4 second exposure—with the camera on a tripod, of course!

Cost and weight can understandably be issues for many photographers. So, in this review I’m going to look at 5 full size tripods, all of which cost under $90, and two of which cost less than $50, a price just about any photographer can probably afford. In addition, all are lightweight, weighing between 2 lb. and 3 lb., and all are capable of adequately supporting a small DSLR and lens at a height of at least 5 ft.


The five tripods in this review are, from left to right:

  • bogen-manfrotto_compact-action-tripod
  • benro_a150exu
  • slik_sprint-pro-II
  • slik_sprint-150
  • D&S_Vista-Voyager-Lite

Before looking at each tripod in turn, let me first define some of the parameters used in tripod specifications.

Folded Height. This is the minimum length of the tripod with the legs retracted and folded for travel. This is shown in the illustration above. For scale, the longest tripod measures about 21" when folded. Except for the Manfrotto Compact Action Tripod, the ball heads can be removed to further shorten the length for travel. With the Manfrotto tripod, the center column with the head attached can be removed.

Maximum height. This is the distance from the ground to the top of the quick release plate when the center column is fully extended. In the tangle of tripods shown below, the tallest measures about 64". Without the center column extended (which increases stability), all these tripods are in the region of 50" high.


L to R: Manfrotto, Benro, Slik Sprint Pro II, Slik Sprint 150, and Vista Voyager Lite

Center column sections. The center column is sometimes split into two sections, one short and one long, that screw together. The short section on its own can be used to mount the camera as low as possible if the tripod legs can be spread out as shown below. Of the tripods reviewed here, only the Manfrotto has legs that can’t be fully spread.


Reversible center column. This allows the camera to be mounted upside down between the legs. This can be useful to get the camera low or when shooting macro subjects on the ground.


Load Capacity. This is a tricky one to define or measure. It’s a manufacturer-supplied estimate of the maximum weight the tripod can carry without compromising stability too much. Although, what constitutes “too much” stability loss is open for debate. It is not the weight at which the tripod will collapse. Presumably it’s the rating with the tripod fully extended. However, few manufacturers specify the conditions under which they determine load capacity. I’ve heard it said (perhaps jokingly) that the load capacity is half of the weight that will collapse the tripod and twice the weight that it can actually hold stably!

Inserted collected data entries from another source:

--- src/rtl/cau_cell.sv ---
module cau_cell #(
  parameter int W     = 16,
  parameter int F     = 8,
  parameter int SHIFT = 0
) (
  input  logic                   clk,
  input  logic                   rst,
  input  logic                   adv,
  input  cau_pkg::cau_ctl_t      src_ctl,
  input  logic [2*W+F-1:0]       src_num_re,
  input  logic [2*W+F-1:0]       src_num_im,
  input  logic [W:0]             src_q_re,
  input  logic [W:0]             src_q_im,
  input  logic [2*W-1:0]         src_den,
  output cau_pkg::cau_ctl_t      dst_ctl,
  output logic [2*W+F-1:0]       dst_num_re,
  output logic [2*W+F-1:0]       dst_num_im,
  output logic [W:0]             dst_q_re,
  output logic [W:0]             dst_q_im,
  output logic [2*W-1:0]         dst_den
);
  import cau_pkg::*;

  localparam int MW = 2*W+F;
  localparam int NW = 3*W+F;

  logic [NW-1:0] dsh;
  logic          div, ge_re, ge_im;
  logic [MW-1:0] num_re_next, num_im_next;

  always_comb begin
    dsh   = NW'(src_den) << SHIFT;
    div   = (src_ctl.cmd == CMD_DIV);
    ge_re = div && (NW'(src_num_re) >= dsh);
    ge_im = div && (NW'(src_num_im) >= dsh);
    num_re_next = ge_re ? MW'(NW'(src_num_re) - dsh) : src_num_re;
    num_im_next = ge_im ? MW'(NW'(src_num_im) - dsh) : src_num_im;
  end

  always_ff @(posedge clk) begin
    if (rst) begin
      dst_ctl.valid <= 1'b0;
    end else if (adv) begin
      dst_ctl.valid <= src_ctl.valid;
    end
    if (adv) begin
      dst_ctl.cmd    <= src_ctl.cmd;
      dst_ctl.dz     <= src_ctl.dz;
      dst_ctl.neg_re <= src_ctl.neg_re;
      dst_ctl.neg_im <= src_ctl.neg_im;
      dst_num_re <= num_re_next;
      dst_num_im <= num_im_next;
      dst_q_re   <= {src_q_re[W-1:0], ge_re};
      dst_q_im   <= {src_q_im[W-1:0], ge_im};
      dst_den    <= src_den;
    end
  end

endmodule
$ cat config.mk
export PLATFORM = sky130hd
export DESIGN_NAME = go_back_n_sender
export DESIGN_NICKNAME = d
export VERILOG_FILES = /design/src/hw/rtl/gbn_pkg.sv /design/src/hw/rtl/gbn_store.sv /design/src/hw/rtl/go_back_n_sender.sv
export SDC_FILE = /design/constraint.sdc
export NUM_CORES = 1
export LEC_CHECK = 0
export ABC_CLOCK_PERIOD_IN_PS = 21600
export BUFFER_PORTS_ARGS = -buffer_cell sky130_fd_sc_hd__buf_4
export CAP_MARGIN = 25
export CORE_ASPECT_RATIO = 1.5
export CORE_MARGIN = 2
export CORE_UTILIZATION = 51
export CTS_CLUSTER_SIZE = 25
export DETAILED_ROUTE_END_ITERATION = 12
export GPL_TIMING_DRIVEN = 0
export PLACE_DENSITY = 0.69
export SYNTH_ARGS = -nofsm -noshare
export SYNTH_HDL_FRONTEND = slang
export SYNTH_HIERARCHICAL = 1
export SYNTH_SLANG_ARGS = --single-unit
export TNS_END_PERCENT = 50
$ cat constraint.sdc
create_clock -name aclk -period 21.6 [get_ports aclk]
set_input_delay 6.48 -clock aclk [delete_from_list [all_inputs] [get_ports aclk]]
set_output_delay 6.48 -clock aclk [all_outputs]
set_load 0.02 [all_outputs]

Note that you need higher stability to shoot with a long telephoto lens than you do to shoot with a wideangle lens, even if they weigh the same. Note also, however, that stability increases if the center column is not raised and further increases if the legs are not fully extended. There’s no rule that you have to shoot with the camera at eye level, so if shooting with a heavier and longer lens, don’t extend the tripod legs if you don’t have to.

Spiked Feet. Some tripods simply have rubber pads on the feet, while others have spikes with rubber surrounds that can be screwed out to cover the spikes if you’re using the tripod on a surface that the spikes could damage. The spikes might increase stability in some surfaces by making sure the feet don’t slip.

Ball Head. A ball head uses a plate attached to a ball for camera support. The ball can rotate and tilt up, down, and side to side so it allows a great degree of freedom in pointing the camera, and the camera can be rapidly positioned. With 3 axis heads (“pan and tilt”) each axis has to be adjusted and locked separately, so they are slower to aim. Expensive ball heads have variable friction so that you can smoothly adjust the camera position and not have it flop over when you let go of it. However, small, inexpensive ball heads like the ones used in the tripods in this review tend to be locked or unlocked with nothing much in-between. Expensive ball heads also often have a separate rotation control so that the ball can be locked in position and then the head can be rotated right and left (i.e., for taking panoramic shots). Again, the inexpensive ball heads on the tripods in this review do not have this feature.

3-Way Head. None of the tripods reviewed here have a 3-way head. A 3-way head has individual controls for up/down and left/right motions, as well as clockwise/anti-clockwise tilt. That means that there are three locks to unlock and relock if you want to re-aim the camera. A ball head has just one lock/unlock control and so is much quicker to use.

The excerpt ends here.